Search code examples
javascriptstringunicodecodepointsurrogate-pairs

Split JavaScript string into array of codepoints? (taking into account "surrogate pairs" but not "grapheme clusters")


Splitting a JavaScript string into "characters" can be done trivially but there are problems if you care about Unicode (and you should care about Unicode).

JavaScript natively treats characters as 16-bit entities (UCS-2 or UTF-16) but this does not allow for Unicode characters outside the BMP (Basic Multilingual Plane).

To deal with Unicode characters beyond the BMP, JavaScript must take into account "surrogate pairs", which it does not do natively.

I'm looking for how to split a js string by codepoint, whether the codepoints require one or two JavaScript "characters" (code units).

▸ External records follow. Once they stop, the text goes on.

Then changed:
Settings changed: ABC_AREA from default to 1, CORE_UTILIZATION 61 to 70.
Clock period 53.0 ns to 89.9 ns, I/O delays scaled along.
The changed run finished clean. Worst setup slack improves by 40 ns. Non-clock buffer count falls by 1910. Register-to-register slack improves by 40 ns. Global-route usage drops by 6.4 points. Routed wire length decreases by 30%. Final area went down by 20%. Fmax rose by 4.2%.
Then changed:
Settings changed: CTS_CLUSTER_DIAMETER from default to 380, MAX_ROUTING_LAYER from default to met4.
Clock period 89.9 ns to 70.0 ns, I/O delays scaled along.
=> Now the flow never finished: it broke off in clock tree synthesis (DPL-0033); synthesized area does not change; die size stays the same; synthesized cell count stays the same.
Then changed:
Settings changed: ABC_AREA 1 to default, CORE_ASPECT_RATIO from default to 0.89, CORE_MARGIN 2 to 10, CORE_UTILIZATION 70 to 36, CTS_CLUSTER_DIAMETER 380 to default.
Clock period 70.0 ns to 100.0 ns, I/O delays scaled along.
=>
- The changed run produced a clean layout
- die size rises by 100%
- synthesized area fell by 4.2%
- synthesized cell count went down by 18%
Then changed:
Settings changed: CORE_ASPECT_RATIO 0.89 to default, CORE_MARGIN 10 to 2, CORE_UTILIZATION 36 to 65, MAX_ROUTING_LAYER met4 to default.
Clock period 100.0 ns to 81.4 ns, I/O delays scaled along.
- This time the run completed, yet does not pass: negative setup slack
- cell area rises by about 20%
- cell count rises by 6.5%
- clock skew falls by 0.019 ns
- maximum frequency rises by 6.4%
==> run a: inputs <==
==> flow/design.v <==
module ALU (a,b,ctrl,res,R15,res_we,R15_we);
	input signed [15:0] a,b;
	input [3:0] ctrl;
	output reg signed [15:0] res;
	output reg signed [15:0] R15;
	output reg res_we, R15_we;
	always@(*)begin
		res = 16'sd0;
		R15 = 16'sd0;
		res_we = 1'b1;
		R15_we = 1'b0;
		case(ctrl)
			3'b000: begin
						res = a + b;
					end
			3'b001: begin
						res = a - b;
					end
			3'b010: begin
						{R15,res} = a * b;
						R15_we = 1'b1;
					end
			3'b011: begin
						R15_we = 1'b1;
						if (b == 16'sd0) begin
							res = -16'sd1;
							R15 = a;
						end
						else begin
							res = a / b;
							R15 = a % b;
						end
					end
			3'b100: begin
						res = a & b;
					end
			3'b101: begin
						res = a | b;
					end
			default: begin
						res_we = 1'b0;
					end
		endcase
	end
endmodule
module alu16(clk, rst, a, b, ctrl, res, R15);
	input clk, rst;
	input [15:0] a, b;
	input [3:0] ctrl;
	output reg [15:0] res;
	output reg [15:0] R15;
	wire [15:0] alu_res, alu_R15;
	wire res_we, R15_we;
	ALU u_alu(.a(a), .b(b), .ctrl(ctrl), .res(alu_res), .R15(alu_R15), .res_we(res_we), .R15_we(R15_we));
	always @(posedge clk, negedge rst) begin
		if (~rst) begin
			res <= 16'h0000;
			R15 <= 16'h0000;
		end
		else begin
			if (res_we)
				res <= alu_res;
			if (R15_we)
				R15 <= alu_R15;
		end
	end
endmodule
==> flow/run.sh <==
#!/bin/bash
# the make line also repeats each setting of config.mk as NAME=value (left out here)
make -C /OpenROAD-flow-scripts/flow DESIGN_CONFIG=/design/flow/config.mk WORK_HOME=/design/flow/orfs CLKGATE_MAP_FILE= finish
==> flow/config.mk <==
export PLATFORM = sky130hd
export DESIGN_NAME = alu16
export DESIGN_NICKNAME = alu16
export VERILOG_FILES = /design/flow/design.v
export SDC_FILE = /design/flow/constraint.sdc
export NUM_CORES = 4
export LEC_CHECK = 0
export ABC_AREA = 1
export CAP_MARGIN = 20
export CELL_PAD_IN_SITES_DETAIL_PLACEMENT = 0
export CELL_PAD_IN_SITES_GLOBAL_PLACEMENT = 3
export CORE_ASPECT_RATIO = 1.99
export CORE_MARGIN = 3
export CORE_UTILIZATION = 35
export CTS_CLUSTER_DIAMETER = 359
export CTS_CLUSTER_SIZE = 99
export GPL_ROUTABILITY_DRIVEN = 0
export GPL_TIMING_DRIVEN = 0
export MAX_ROUTING_LAYER = met4
export MIN_ROUTING_LAYER = met1
export PLACE_DENSITY_LB_ADDON = 0.29
export SETUP_SLACK_MARGIN = -2.0
export SLEW_MARGIN = 20
export TNS_END_PERCENT = 30
==> flow/constraint.sdc <==
create_clock -name core_clock -period 31.6 [get_ports {clk}]
set_input_delay 6.3200 -clock core_clock [delete_from_list [all_inputs] [get_ports {clk}]]
set_output_delay 6.3200 -clock core_clock [all_outputs]
set_load 0.01 [all_outputs]
==> inputs of run b, as changes to run a <==
Settings changed: ABC_AREA 1 to unset, CORE_ASPECT_RATIO 1.99 to unset, CTS_CLUSTER_SIZE 99 to 43, PLACE_DENSITY set to 0.76, PLACE_DENSITY_LB_ADDON 0.29 to unset, SETUP_SLACK_MARGIN -2.0 to 5.0, TNS_END_PERCENT 30 to 50.
==> inputs of run c, as changes to run a <==
Settings changed: ABC_AREA 1 to unset, CELL_PAD_IN_SITES_DETAIL_PLACEMENT 0 to unset, CELL_PAD_IN_SITES_GLOBAL_PLACEMENT 3 to unset, CORE_ASPECT_RATIO 1.99 to unset, CORE_MARGIN 3 to 2, CORE_UTILIZATION 35 to 40, CTS_CLUSTER_DIAMETER 359 to unset, CTS_CLUSTER_SIZE 99 to unset, GPL_ROUTABILITY_DRIVEN 0 to unset, GPL_TIMING_DRIVEN 0 to unset, MAX_ROUTING_LAYER met4 to unset, MIN_ROUTING_LAYER met1 to unset, PLACE_DENSITY_LB_ADDON 0.29 to unset, SETUP_SLACK_MARGIN -2.0 to 1.0, TNS_END_PERCENT 30 to unset.
==> flow/constraint.sdc (replaced) <==
create_clock -name core_clock -period 38.7 [get_ports {clk}]
set_input_delay 7.7400 -clock core_clock [delete_from_list [all_inputs] [get_ports {clk}]]
set_output_delay 7.7400 -clock core_clock [all_outputs]
set_load 0.01 [all_outputs]
==> run notes <==
Notes from the flow run.

Place:
- The run gives the number of buffer cells added on primary ports as 69.
- The run gives the cell area reported after detailed placement as 25200 um^2.

Run:
- The run puts the count of warning messages emitted by the tools at 32.

Pwr:
- The script computed the net switching share of total power as a little under three fifths.

Status:
- The run finished with no timing, DRC or antenna violations.

Worst setup path:
- Looking at the critical path, the highest net fanout was 25.
- The timing report notes that buffer and inverter cells on the critical path total 28.
- The largest single stage delay on the critical path is around 0.83 ns.

Final layout:
- The run gives the non-filler instance count after layout as approximately 3900.

Synth:
- The run gives the post-synthesis cell count from yosys as a little under 3000.
[end of results for run c]
==> run notes <==
Notes from the flow run.

Status:
- The flow ran to the end, but the layout failed its checks.
- The layout checks failed on setup timing.

STA:
- The run gives the setup violation total in the final timing report as 32.
- The run gives the worst-case setup margin in the final layout as -3.94 ns.

Place:
- The run puts the number of buffer cells added on primary ports at around 63.

Final layout:
- The run gives the non-filler instance count after layout as ~4200.

Run:
- The stage logs contain a warning count of 37.

Worst setup path:
- The run puts the delay of the slowest cell on the worst path at approximately 0.43 ns.
[end of results for run b]
==> run notes <==
Notes from the flow run.

Synth:
- The run gives the post-synthesis cell count from yosys as between 3000 and 4000.

Status:
- The flow ran to the end, but the layout failed its checks.
- The checks that failed: setup timing.

Worst setup path:
- The report shows a maximum critical-path fanout of 13.
- The run gives the delay of the slowest cell on the worst path as around 0.44 ns.

STA:
- The run puts the worst-case setup margin in the final layout at -1.20 ns.
- The run puts the setup violation total in the final timing report at 30.

Place:
- The run puts the number of buffer cells added on primary ports at 69.
- The placed instances occupy a cell area of 24200 um^2.

Run:
- The run gives the count of warning messages emitted by the tools as 33.

Final layout:
- The run puts the non-filler instance count after layout at ~4400.
[end of results for run a]

==> inputs of build 45 <==
// alu16: RTL as listed in full above, without the edits since
Settings: LEC_CHECK=0, ABC_AREA=1, CAP_MARGIN=20, CELL_PAD_IN_SITES_DETAIL_PLACEMENT=0, CELL_PAD_IN_SITES_GLOBAL_PLACEMENT=1, CORE_ASPECT_RATIO=0.66, CORE_MARGIN=10, CORE_UTILIZATION=61, CTS_CLUSTER_DIAMETER=359, CTS_CLUSTER_SIZE=77, GPL_ROUTABILITY_DRIVEN=0, GPL_TIMING_DRIVEN=0, MAX_ROUTING_LAYER=met5, MIN_ROUTING_LAYER=met2, PLACE_DENSITY=0.76, SETUP_SLACK_MARGIN=5.0, SLEW_MARGIN=35, TNS_END_PERCENT=15; clock period 53.5 ns.
run.sh (not shown) runs the stock make flow with config.mk's settings and CLKGATE_MAP_FILE=.
==> inputs of trial 97, as changes to build 45 <==
==> flow/config.mk (replaced) <==
export PLATFORM = sky130hd
export DESIGN_NAME = alu16
export DESIGN_NICKNAME = alu16
export VERILOG_FILES = /design/flow/design.v
export SDC_FILE = /design/flow/constraint.sdc
export NUM_CORES = 4
export LEC_CHECK = 0
export CAP_MARGIN = 20
export CORE_MARGIN = 2
export CORE_UTILIZATION = 69
export CTS_CLUSTER_DIAMETER = 28
export CTS_CLUSTER_SIZE = 15
export SETUP_SLACK_MARGIN = 5.0
export SLEW_MARGIN = 20
export TNS_END_PERCENT = 5
==> flow/constraint.sdc (replaced) <==
create_clock -name core_clock -period 40.0 [get_ports {clk}]
set_input_delay 8.0000 -clock core_clock [delete_from_list [all_inputs] [get_ports {clk}]]
set_output_delay 8.0000 -clock core_clock [all_outputs]
set_load 0.01 [all_outputs]
==> results.ini <==
[outcome]
status=timing/DRC/antenna clean

[floorplan]
placementRows=66
fp_util=0.695
core_area_mm2=0.0323
dieArea_mm2=0.0340
die_x_um=184

[logic_synthesis]
synth_area_per_cell_um2=7.76
fp_nets=3438
mux_area_frac=0.0194
aoi_share=0.209
ys_sh_xor=0.0713

[cts]
cts_setup_buffers=164

[global_routing]
grtUsageMet1=0.620

(the above is from trial 97)
==> results.ini <==
[floorplan]
dieArea_mm2=0.0451
placementRows=57

[logic_synthesis]
ys_sh_xor=0.0405
aoi_share=0.112
adder_share=0.371
synth_area_per_cell_um2=6.63
mux_area_frac=0.000445

[outcome]
error_line=[ERROR GRT-0116] Global routing finished with congestion. Check the congestion regions in the DRC Viewer.
stop_stage=5_1_grt
status=did not finish

[global_routing]
grtUsageMet1=0

(the above is from build 45)

==> 01-20 <==
RTL: the design.v shown in full above, as it stands there.
Settings: LEC_CHECK=0, CAP_MARGIN=20, CORE_MARGIN=2, CORE_UTILIZATION=71, PLACE_DENSITY_LB_ADDON=0.0, SETUP_SLACK_MARGIN=5.0, SLEW_MARGIN=20, TNS_END_PERCENT=5; clock period 40.0 ns.
==> inputs of 04-13, as changes to 01-20 <==
CORE_UTILIZATION = 65   (was 71)
CTS_CLUSTER_DIAMETER = 28   (was not set)
PLACE_DENSITY_LB_ADDON = not set   (was 0.0)
TNS_END_PERCENT = not set   (was 5)
==> comparison table <==
quantity                                                                      04-13                     01-20
Run status                                                 timing/DRC/antenna clean    stopped before the end
Last stage reached                                                                -                   5_1_grt
Share of the yosys chip area belonging to registers                           3.57%                     3.57%
Final weighted congestion in routability-driven placement                      1.09                      1.10
Post-CTS repair timing setup buffer count                                       183                       245
AND-OR/OR-AND share of the synthesized area                                   20.9%                     20.9%
Number of buffers added to fix hold violations after cts                          0                         0
Die width                                                                    190 um                    182 um
Placement Rows                                                                   68                        65
Core area                                                                 34300 um2                 31300 um2
Floorplan net count                                                            3438                      3438
Die span in y                                                                190 um                    182 um
Share of the core filled by cells before placement                            65.5%                     71.7%
Ys flop type                                               sky130_fd_sc_hd__dfrtp_1  sky130_fd_sc_hd__dfrtp_1
Chip area                                                                 36000 um2                 33100 um2
Number of gates given a new drive strength after cts                            340                       382
Post-synth EDFFs                                                                  0                         0
Top-level port count                                                             70                        70
Post-place instance area                                                  24800 um2                 24500 um2
Cell count after placement                                                     3390                      3315
Post-place setup slack                                                      -184 ps                   -222 ps
Buffer levels on the longest clock path                                           2                         2
HPWL reported at the end of detailed placement                             68400 um                  66900 um

==> yarrow <==
// alu16: RTL as listed in full above, without the edits since
clock: 53.5 ns
lec_check: 0
cap_margin: 20
cell_pad_in_sites_detail_placement: 0
cell_pad_in_sites_global_placement: 1
core_aspect_ratio: 0.66
core_margin: 4
core_utilization: 31
cts_cluster_diameter: 359
cts_cluster_size: 36
gpl_routability_driven: 0
gpl_timing_driven: 0
max_routing_layer: met4
min_routing_layer: met2
place_density: 0.76
setup_slack_margin: 5.0
slew_margin: 15
tns_end_percent: 15
==> pepper (differences from yarrow) <==
Settings changed: CELL_PAD_IN_SITES_DETAIL_PLACEMENT 0 to default, CELL_PAD_IN_SITES_GLOBAL_PLACEMENT 1 to default, CORE_ASPECT_RATIO 0.66 to default, CORE_MARGIN 4 to 2, CORE_UTILIZATION 31 to 65, CTS_CLUSTER_DIAMETER 359 to 24, CTS_CLUSTER_SIZE 36 to default, GPL_ROUTABILITY_DRIVEN 0 to default, GPL_TIMING_DRIVEN 0 to default, MAX_ROUTING_LAYER met4 to default, MIN_ROUTING_LAYER met2 to default, PLACE_DENSITY 0.76 to default, SLEW_MARGIN 15 to 20, TNS_END_PERCENT 15 to 5.
==> flow/constraint.sdc (replaced) <==
create_clock -name core_clock -period 40.0 [get_ports {clk}]
set_input_delay 8.0000 -clock core_clock [delete_from_list [all_inputs] [get_ports {clk}]]
set_output_delay 8.0000 -clock core_clock [all_outputs]
set_load 0.01 [all_outputs]
==> lagoon (differences from yarrow) <==
Settings changed: CELL_PAD_IN_SITES_DETAIL_PLACEMENT 0 to default, CELL_PAD_IN_SITES_GLOBAL_PLACEMENT 1 to default, CORE_ASPECT_RATIO 0.66 to default, CORE_MARGIN 4 to 2, CORE_UTILIZATION 31 to 21, CTS_CLUSTER_DIAMETER 359 to default, CTS_CLUSTER_SIZE 36 to default, GPL_ROUTABILITY_DRIVEN 0 to default, GPL_TIMING_DRIVEN 0 to default, MAX_ROUTING_LAYER met4 to default, MIN_ROUTING_LAYER met2 to default, PLACE_DENSITY 0.76 to default, SETUP_SLACK_MARGIN 5.0 to 1.0, SLEW_MARGIN 15 to 20, TNS_END_PERCENT 15 to default.
==> flow/constraint.sdc (replaced) <==
create_clock -name core_clock -period 42.8 [get_ports {clk}]
set_input_delay 8.5600 -clock core_clock [delete_from_list [all_inputs] [get_ports {clk}]]
set_output_delay 8.5600 -clock core_clock [all_outputs]
set_load 0.01 [all_outputs]
==> comparison <==
lagoon completed with no timing, DRC or antenna violations. yarrow stopped in 5_1_grt with GRT-0116. pepper passed the timing, design-rule and antenna checks. Wire length: lagoon is lower than pepper (3.6%). Critical path depth: lagoon is higher than pepper (3). Flip-flop count is the same in lagoon and pepper. The die area of lagoon is 3.0 times that of pepper. Against lagoon, the first-iteration DRC count of pepper is higher by 54%. In pepper the total power is larger than in lagoon, by 21%. Of lagoon and pepper, lagoon has the higher register-to-register slack (gap 2.8 ns). Against lagoon, the worst hold slack of pepper is lower by 0.012 ns.

==> ember <==
Starts from the design.v that is shown in full above.
Settings: LEC_CHECK=0, ABC_AREA=1, CAP_MARGIN=20, CORE_MARGIN=2, CORE_UTILIZATION=72, CTS_CLUSTER_DIAMETER=294, CTS_CLUSTER_SIZE=100, HOLD_SLACK_MARGIN=-0.09, PLACE_DENSITY=0.41, SLEW_MARGIN=20, TNS_END_PERCENT=15; clock period 21.5 ns.
==> delta (differences from ember) <==
--- a/flow/config.mk
+++ b/flow/config.mk
@@ -10,8 +10,6 @@
 export CORE_MARGIN = 2
-export CORE_UTILIZATION = 72
-export CTS_CLUSTER_DIAMETER = 294
-export CTS_CLUSTER_SIZE = 100
-export HOLD_SLACK_MARGIN = -0.09
-export PLACE_DENSITY = 0.41
+export CORE_UTILIZATION = 65
+export CTS_CLUSTER_DIAMETER = 163
+export CTS_CLUSTER_SIZE = 98
+export SETUP_SLACK_MARGIN = 1.0
 export SLEW_MARGIN = 20
-export TNS_END_PERCENT = 15
==> flow/constraint.sdc (replaced) <==
create_clock -name core_clock -period 47.8 [get_ports {clk}]
set_input_delay 9.5600 -clock core_clock [delete_from_list [all_inputs] [get_ports {clk}]]
set_output_delay 9.5600 -clock core_clock [all_outputs]
set_load 0.01 [all_outputs]
==> design notes <==
The die height came out at 180.7 um. The flow did not finish. Per the detailed placement report, the placed cell area equals 29790 um^2. The run gives 180.7 um for the die extent in x. Once placement completed, the tool counted placed cells totaling 4479. The placement summary gives the final routability congestion estimate as 1.116. The first error in the log reads "[ERROR DPL-0038] Utilization greater than 100%, impossible to legalize". It got as far as clock tree synthesis and failed there.
# the run above: ember

==> design notes <==
The most frequent cell on the critical path was nand2_1. By count the netlist is led by 899 x nand2_1, 672 x inv_1, 264 x fa_1. The flow ran to the end and the layout has no timing, DRC or antenna violations. With the die height at 190.0 um, the logic share of the area is 78.31%. The report puts the hold buffer count at CTS at 0. The final design was reported to hold multi-input combinational gates totalling 2560. Per the detailed placement report, the placed cell area equals 23580 um^2. The die extent in x is 190.0 um. The number of cells in the design after placement was 3851; the average size of a mapped cell was 6.625 um^2. The final critical path time including I/O delays and setup was 43.01 ns. The placement summary gives the final routability congestion estimate as 1.027.
# the run above: delta


==> inputs of try-cedar <==
RTL: the design.v shown in full above, as it stands there.
clock: 21.8 ns
lec_check: 0
abc_area: 1
cap_margin: 20
core_margin: 2
core_utilization: 54
cts_cluster_diameter: 163
cts_cluster_size: 98
setup_slack_margin: 1.0
slew_margin: 20
==> try-nickel: changes against try-cedar <==
--- a/flow/config.mk
+++ b/flow/config.mk
@@ -7,8 +7,8 @@
 export LEC_CHECK = 0
-export ABC_AREA = 1
-export CAP_MARGIN = 20
+export CAP_MARGIN = 0
 export CORE_MARGIN = 2
-export CORE_UTILIZATION = 54
-export CTS_CLUSTER_DIAMETER = 163
-export CTS_CLUSTER_SIZE = 98
+export CORE_UTILIZATION = 64
+export CTS_CLUSTER_DIAMETER = 81
+export CTS_CLUSTER_SIZE = 29
+export PLACE_DENSITY = 0.92
 export SETUP_SLACK_MARGIN = 1.0
==> flow/constraint.sdc (replaced) <==
create_clock -name core_clock -period 12.6 [get_ports {clk}]
set_input_delay 2.5200 -clock core_clock [delete_from_list [all_inputs] [get_ports {clk}]]
set_output_delay 2.5200 -clock core_clock [all_outputs]
set_load 0.01 [all_outputs]
==> try-amber: changes against try-cedar <==
==> flow/config.mk (replaced) <==
export PLATFORM = sky130hd
export DESIGN_NAME = alu16
export DESIGN_NICKNAME = alu16
export VERILOG_FILES = /design/flow/design.v
export SDC_FILE = /design/flow/constraint.sdc
export NUM_CORES = 4
export LEC_CHECK = 0
export ABC_AREA = 0
export CAP_MARGIN = 20
export CORE_MARGIN = 9
export CORE_UTILIZATION = 34
export CTS_CLUSTER_DIAMETER = 304
export CTS_CLUSTER_SIZE = 93
export PLACE_DENSITY = 0.91
export SLEW_MARGIN = 20
export TNS_END_PERCENT = 15
==> flow/constraint.sdc (replaced) <==
create_clock -name core_clock -period 40.0 [get_ports {clk}]
set_input_delay 8.0000 -clock core_clock [delete_from_list [all_inputs] [get_ports {clk}]]
set_output_delay 8.0000 -clock core_clock [all_outputs]
set_load 0.01 [all_outputs]
==> try-quartz: changes against try-cedar <==
--- a/flow/config.mk
+++ b/flow/config.mk
@@ -9,7 +9,11 @@
 export CAP_MARGIN = 20
+export CORE_ASPECT_RATIO = 1.47
 export CORE_MARGIN = 2
-export CORE_UTILIZATION = 54
-export CTS_CLUSTER_DIAMETER = 163
-export CTS_CLUSTER_SIZE = 98
+export CORE_UTILIZATION = 72
+export CTS_CLUSTER_DIAMETER = 371
+export CTS_CLUSTER_SIZE = 97
+export HOLD_SLACK_MARGIN = -0.09
+export PLACE_DENSITY = 0.86
 export SETUP_SLACK_MARGIN = 1.0
 export SLEW_MARGIN = 20
+export TNS_END_PERCENT = 5
==> flow/constraint.sdc (replaced) <==
create_clock -name core_clock -period 18.8 [get_ports {clk}]
set_input_delay 3.7600 -clock core_clock [delete_from_list [all_inputs] [get_ports {clk}]]
set_output_delay 3.7600 -clock core_clock [all_outputs]
set_load 0.01 [all_outputs]
==> flow_summary_export.csv <==
group,metric,value,unit
run_status,toolErrorMsg,"[ERROR DPL-0038] Utilization greater than 100%, impossible to legalize",
die,chip_area,32700,µm²
run_status,stop_stage,"clock tree synthesis (4_1_cts)",
synthesis,syn_nets,3939,
placed_design,place_inst,4489,
die,fp.dieW,150,µm
placed_design,dp_hpwl,90.9,mm
run_status,status,"stopped before the end",
Source of the figures above: try-quartz

==> flow_summary_export.csv <==
group,metric,value,unit
run_status,status,"timing/DRC/antenna clean",
power,power.internal,1.02,mW
hold_path,hp-class,"reg2reg",
cells_and_area,sh_comb_area,78.5,%
placed_design,place_inst,3865,
die,chip_area,75600,µm²
clock_tree,numClockSinks,32,
timing,slew_viol_final,0,
timing,worst_hold_slack,0.541,ns
placed_design,dp_hpwl,68.3,mm
Source of the figures above: try-amber

==> flow_summary_export.csv <==
group,metric,value,unit
run_status,status,"complete, but fails checks",
run_status,checkFailReasons,"setup timing",
timing,setup_ws,-8.04,ns
placed_design,dp_hpwl,73.2,mm
timing,setup_viol,32,
die,fp.dieW,208,µm
cells_and_area,largestClassByArea,"logic gates",
placed_design,place_inst,4632,
Source of the figures above: try-cedar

Depending on your needs, splitting by codepoint might not be enough, and you might want to split by "grapheme cluster", where a cluster is a base codepoint followed by all its non-spacing modifier codepoints, such as combining accents and diacritics.

For the purposes of this question I do not require splitting by grapheme cluster.


Solution

  • @bobince's answer has (luckily) become a bit dated; you can now simply use

    var chars = Array.from( text )
    

    to obtain a list of single-codepoint strings which does respect astral / 32bit / surrogate Unicode characters.